Input data section start
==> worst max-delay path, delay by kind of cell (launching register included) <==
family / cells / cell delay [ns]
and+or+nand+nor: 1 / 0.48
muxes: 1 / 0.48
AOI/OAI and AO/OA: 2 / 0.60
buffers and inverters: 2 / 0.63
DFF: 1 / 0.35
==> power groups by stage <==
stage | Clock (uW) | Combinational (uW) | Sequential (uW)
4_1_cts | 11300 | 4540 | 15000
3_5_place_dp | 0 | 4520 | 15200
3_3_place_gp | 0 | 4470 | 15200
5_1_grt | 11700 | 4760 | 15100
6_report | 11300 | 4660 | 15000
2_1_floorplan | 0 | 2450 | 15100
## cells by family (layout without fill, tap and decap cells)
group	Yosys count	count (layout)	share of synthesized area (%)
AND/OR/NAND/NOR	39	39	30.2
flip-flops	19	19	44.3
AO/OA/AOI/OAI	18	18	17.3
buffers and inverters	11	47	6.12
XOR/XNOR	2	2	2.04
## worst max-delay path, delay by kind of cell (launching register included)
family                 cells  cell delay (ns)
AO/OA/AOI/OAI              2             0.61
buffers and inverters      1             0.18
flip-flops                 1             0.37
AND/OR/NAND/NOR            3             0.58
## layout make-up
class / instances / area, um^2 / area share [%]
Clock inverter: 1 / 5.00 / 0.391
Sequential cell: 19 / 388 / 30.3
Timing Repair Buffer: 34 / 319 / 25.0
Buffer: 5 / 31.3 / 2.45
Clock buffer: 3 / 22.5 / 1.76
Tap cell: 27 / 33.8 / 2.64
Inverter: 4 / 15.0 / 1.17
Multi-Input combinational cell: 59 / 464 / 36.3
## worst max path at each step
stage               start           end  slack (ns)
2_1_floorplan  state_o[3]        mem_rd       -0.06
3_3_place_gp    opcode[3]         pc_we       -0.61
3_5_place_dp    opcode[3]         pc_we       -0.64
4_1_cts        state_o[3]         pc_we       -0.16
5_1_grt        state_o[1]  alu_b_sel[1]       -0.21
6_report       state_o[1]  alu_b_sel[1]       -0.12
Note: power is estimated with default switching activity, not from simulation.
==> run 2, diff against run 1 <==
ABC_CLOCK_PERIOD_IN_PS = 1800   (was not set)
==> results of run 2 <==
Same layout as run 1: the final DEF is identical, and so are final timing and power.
[src/rtl/subkey_gen.sv]
module subkey_gen (
  input  logic         clk,
  input  logic         rst_n,
  input  logic         key_load,
  input  logic [127:0] key_in,
  input  logic         req,
  input  logic [3:0]   round,
  input  logic [3:0]   sel,
  output logic         ready,
  output logic [15:0]  subkey
);
  localparam int NWORD = 8;
  localparam int WW = 16;
  localparam int KW = NWORD * WW;

  function automatic logic [6:0] mul7(input logic [6:0] a, input logic [6:0] b);
    logic [6:0] p, t;
    p = '0;
    t = a;
    for (int i = 0; i < 7; i++) begin
      if (b[i]) p = p ^ t;
      t = t[6] ? ({t[5:0], 1'b0} ^ 7'h03) : {t[5:0], 1'b0};
    end
    return p;
  endfunction

  function automatic logic [8:0] mul9(input logic [8:0] a, input logic [8:0] b);
    logic [8:0] p, t;
    p = '0;
    t = a;
    for (int i = 0; i < 9; i++) begin
      if (b[i]) p = p ^ t;
      t = t[8] ? ({t[7:0], 1'b0} ^ 9'h011) : {t[7:0], 1'b0};
    end
    return p;
  endfunction

  function automatic logic [6:0] sbox7(input logic [6:0] v);
    return mul7(mul7(v, v), v);
  endfunction

  function automatic logic [8:0] sbox9(input logic [8:0] v);
    return mul9(mul9(v, v), v);
  endfunction

  function automatic logic [15:0] fi(input logic [15:0] x, input logic [15:0] k);
    logic [8:0] a;
    logic [6:0] b;
    a = x[15:7];
    b = x[6:0];
    a = sbox9(a) ^ {2'b00, b};
    b = sbox7(b) ^ a[6:0];
    b = b ^ k[15:9];
    a = a ^ k[8:0];
    a = sbox9(a) ^ {2'b00, b};
    b = sbox7(b) ^ a[6:0];
    return {b, a};
  endfunction

  logic [KW-1:0] key_q;
  logic          busy_q;
  logic [2:0]    widx_q;
  logic          ready_q;
  logic [WW-1:0] sk_q;

  logic [WW-1:0] kw [0:NWORD-1];
  for (genvar g = 0; g < NWORD; g++) begin : g_words
    assign kw[g] = key_q[KW-1-WW*g -: WW];
  end

  logic [3:0] rm1;
  logic [2:0] r0, h0;
  logic [2:0] idx;
  logic       ext, valid, accept;

  assign rm1 = round - 4'd1;
  assign r0  = rm1[2:0];
  assign h0  = rm1[3:1];

  always_comb begin
    idx   = r0;
    ext   = 1'b0;
    valid = 1'b1;
    case (sel)
      4'd0: idx = r0;
      4'd1: idx = r0 + 3'd2;
      4'd2: idx = r0 + 3'd7;
      4'd3: idx = r0 + 3'd4;
      4'd4: begin idx = r0 + 3'd5; ext = 1'b1; end
      4'd5: begin idx = r0 + 3'd1; ext = 1'b1; end
      4'd6: begin idx = r0 + 3'd3; ext = 1'b1; end
      4'd7: begin
        if (round[0]) idx = h0;
        else begin idx = h0 + 3'd2; ext = 1'b1; end
      end
      4'd8: begin
        if (round[0]) begin idx = h0 + 3'd6; ext = 1'b1; end
        else idx = h0 + 3'd4;
      end
      default: valid = 1'b0;
    endcase
  end

  assign accept = req && valid && !busy_q && !key_load;

  always_ff @(posedge clk) begin
    if (!rst_n) begin
      key_q   <= '0;
      busy_q  <= 1'b0;
      widx_q  <= '0;
      ready_q <= 1'b0;
      sk_q    <= '0;
    end else if (key_load) begin
      key_q   <= key_in;
      busy_q  <= 1'b0;
      ready_q <= 1'b0;
    end else if (accept) begin
      if (ext) begin
        busy_q  <= 1'b1;
        widx_q  <= idx;
        ready_q <= 1'b0;
      end else begin
        sk_q    <= kw[idx];
        ready_q <= 1'b1;
      end
    end else if (busy_q) begin
      sk_q    <= fi(kw[widx_q], kw[widx_q + 3'd1]);
      busy_q  <= 1'b0;
      ready_q <= 1'b1;
    end
  end

  assign ready  = ready_q;
  assign subkey = sk_q;

  p_plain_next_r1: assert property (@(posedge clk) disable iff (!rst_n)
    (accept && !ext) |=> ready);
  p_ext_gap_r2: assert property (@(posedge clk) disable iff (!rst_n)
    (accept && ext) |=> (!ready && busy_q));
  p_ext_done_r2: assert property (@(posedge clk) disable iff (!rst_n)
    (busy_q && !key_load) |=> (ready && !busy_q));
  p_hold_r6: assert property (@(posedge clk) disable iff (!rst_n)
    (ready && !accept && !key_load) |=> (ready && $stable(subkey)));
  p_load_clear_r7: assert property (@(posedge clk) disable iff (!rst_n)
    key_load |=> (!ready && !busy_q));
  p_bad_sel_r8: assert property (@(posedge clk) disable iff (!rst_n)
    (req && !valid && !busy_q && !key_load) |=> ($stable(ready) && $stable(subkey)));
endmodule
$ cat src/rtl/heat_mesh_stepper.sv
module heat_mesh_stepper
    import heat_mesh_pkg::*;
#(
    parameter int NPTS = 8,
    parameter int W    = 16,
    parameter int CW   = 16,
    parameter int FRAC = 8,
    parameter int NW   = 8,
    parameter int CYW  = 32,
    localparam int AW  = NW + $clog2(NPTS)
) (
    input  logic           clk,
    input  logic           rst_n,
    input  logic           start,
    input  logic [NW-1:0]  steps,
    input  logic [CW-1:0]  coef,
    input  logic           final_only,
    output logic           busy,
    output logic           done,
    output logic           rd_en,
    output logic [AW-1:0]  rd_addr,
    input  logic [W-1:0]   rd_data,
    output logic           wr_en,
    output logic [AW-1:0]  wr_addr,
    output logic [W-1:0]   wr_data,
    output logic [CYW-1:0] cycles
);
    localparam int IDXW = $clog2(NPTS);
    localparam int CNTW = $clog2(NPTS + 1);
    localparam int NI   = NPTS - 2;
    localparam logic [CNTW-1:0] CNT_FULL = CNTW'(NPTS);
    localparam logic [CNTW-1:0] CNT_LAST = CNTW'(NPTS - 1);
    localparam logic [CNTW-1:0] CNT_ONE  = CNTW'(1);
    localparam logic [NW-1:0]   STEP_ONE = NW'(1);
    localparam logic [AW-1:0]   ROW_SZ   = AW'(NPTS);

    typedef struct packed {
        phase_e                ph;
        logic [CNTW-1:0]       idx;
        logic [NW-1:0]         step;
        logic [NW-1:0]         nsteps;
        logic signed [CW-1:0]  coef;
        logic                  fin;
        logic [CYW-1:0]        cyc;
    } ctl_t;

    ctl_t ctl_d, ctl_q;

    logic                   ld_en, st_en, last_step;
    logic [IDXW-1:0]        ld_idx;
    logic [NW-1:0]          row;
    logic [NPTS-1:0][W-1:0] regs;
    logic [NI-1:0][W-1:0]   pe_vals;

    // Six (NPTS-2) kernels, one per interior point, sharing one coefficient
    for (genvar i = 1; i < NPTS - 1; i++) begin : g_pe
        mesh_pe #(.W(W), .CW(CW), .FRAC(FRAC)) i_pe (
            .left  (regs[i-1]),
            .mid   (regs[i]),
            .right (regs[i+1]),
            .coef  (ctl_q.coef),
            .nxt   (pe_vals[i-1])
        );
    end

    mesh_regbank #(.NPTS(NPTS), .W(W)) i_bank (
        .clk       (clk),
        .rst_n     (rst_n),
        .load_en   (ld_en),
        .load_idx  (ld_idx),
        .load_data (rd_data),
        .step_en   (st_en),
        .step_vals (pe_vals),
        .regs      (regs)
    );

    always_comb begin
        ctl_d     = ctl_q;
        rd_en     = 1'b0;
        ld_en     = 1'b0;
        st_en     = 1'b0;
        wr_en     = 1'b0;
        ld_idx    = IDXW'(ctl_q.idx - CNT_ONE);
        rd_addr   = AW'(ctl_q.idx);
        last_step = (ctl_q.step == ctl_q.nsteps - STEP_ONE);
        row       = ctl_q.fin ? STEP_ONE : ctl_q.step + STEP_ONE;
        wr_addr   = AW'(row) * ROW_SZ + AW'(ctl_q.idx);
        wr_data   = regs[ctl_q.idx[IDXW-1:0]];

        if (ctl_q.ph != PH_IDLE) ctl_d.cyc = ctl_q.cyc + CYW'(1);

        unique case (ctl_q.ph)
            PH_IDLE: begin
                if (start) begin
                    ctl_d.ph     = PH_LOAD;
                    ctl_d.idx    = '0;
                    ctl_d.step   = '0;
                    ctl_d.nsteps = steps;
                    ctl_d.coef   = coef;
                    ctl_d.fin    = final_only;
                    ctl_d.cyc    = '0;
                end
            end
            PH_LOAD: begin
                rd_en = (ctl_q.idx != CNT_FULL);
                ld_en = (ctl_q.idx != '0);
                if (ctl_q.idx == CNT_FULL) begin
                    ctl_d.idx = '0;
                    ctl_d.ph  = (ctl_q.nsteps == '0) ? PH_FIN : PH_STEP;
                end else begin
                    ctl_d.idx = ctl_q.idx + CNT_ONE;
                end
            end
            PH_STEP: begin
                st_en = 1'b1;
                if (!ctl_q.fin || last_step) begin
                    ctl_d.ph  = PH_SAVE;
                    ctl_d.idx = '0;
                end else begin
                    ctl_d.step = ctl_q.step + STEP_ONE;
                end
            end
            PH_SAVE: begin
                wr_en = 1'b1;
                if (ctl_q.idx == CNT_LAST) begin
                    ctl_d.idx = '0;
                    if (last_step) begin
                        ctl_d.ph = PH_FIN;
                    end else begin
                        ctl_d.ph   = PH_STEP;
                        ctl_d.step = ctl_q.step + STEP_ONE;
                    end
                end else begin
                    ctl_d.idx = ctl_q.idx + CNT_ONE;
                end
            end
            PH_FIN: begin
                ctl_d.ph = PH_IDLE;
            end
            default: ctl_d.ph = PH_IDLE;
        endcase
    end

    always_ff @(posedge clk or negedge rst_n) begin
        if (!rst_n) begin
            ctl_q    <= '0;
            ctl_q.ph <= PH_IDLE;
        end else begin
            ctl_q <= ctl_d;
        end
    end

    assign busy   = (ctl_q.ph != PH_IDLE);
    assign done   = (ctl_q.ph == PH_FIN);
    assign cycles = ctl_q.cyc;

    // one memory port, so reads and writes never overlap
    a_r2_single_port: assert property (@(posedge clk) disable iff (!rst_n)
        !(rd_en && wr_en));

    // a row goes out on consecutive addresses without gaps
    a_r5_row_contiguous: assert property (@(posedge clk) disable iff (!rst_n)
        (wr_en && ctl_q.idx != CNT_LAST) |=>
            (wr_en && wr_addr == $past(wr_addr) + AW'(1)));

    // a zero-step run never writes
    a_r7_no_write_zero: assert property (@(posedge clk) disable iff (!rst_n)
        (busy && ctl_q.nsteps == '0) |-> !wr_en);

    // done lasts one cycle and ends the busy window
    a_r8_done_pulse: assert property (@(posedge clk) disable iff (!rst_n)
        done |=> (!done && !busy));

    // the counter advances by one on every busy cycle before done
    a_r9_count_step: assert property (@(posedge clk) disable iff (!rst_n)
        (busy && !done) |=> (cycles == $past(cycles) + CYW'(1)));

endmodule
Input data section end
[Work required] The required answer is the run of lines above, starting at the line with "## worst max path at each step" and ending at the line with "results of run", reproduced exactly with both ends.

[Answer]
## worst max path at each step
stage               start           end  slack (ns)
2_1_floorplan  state_o[3]        mem_rd       -0.06
3_3_place_gp    opcode[3]         pc_we       -0.61
3_5_place_dp    opcode[3]         pc_we       -0.64
4_1_cts        state_o[3]         pc_we       -0.16
5_1_grt        state_o[1]  alu_b_sel[1]       -0.21
6_report       state_o[1]  alu_b_sel[1]       -0.12
Note: power is estimated with default switching activity, not from simulation.
==> run 2, diff against run 1 <==
ABC_CLOCK_PERIOD_IN_PS = 1800   (was not set)
==> results of run 2 <==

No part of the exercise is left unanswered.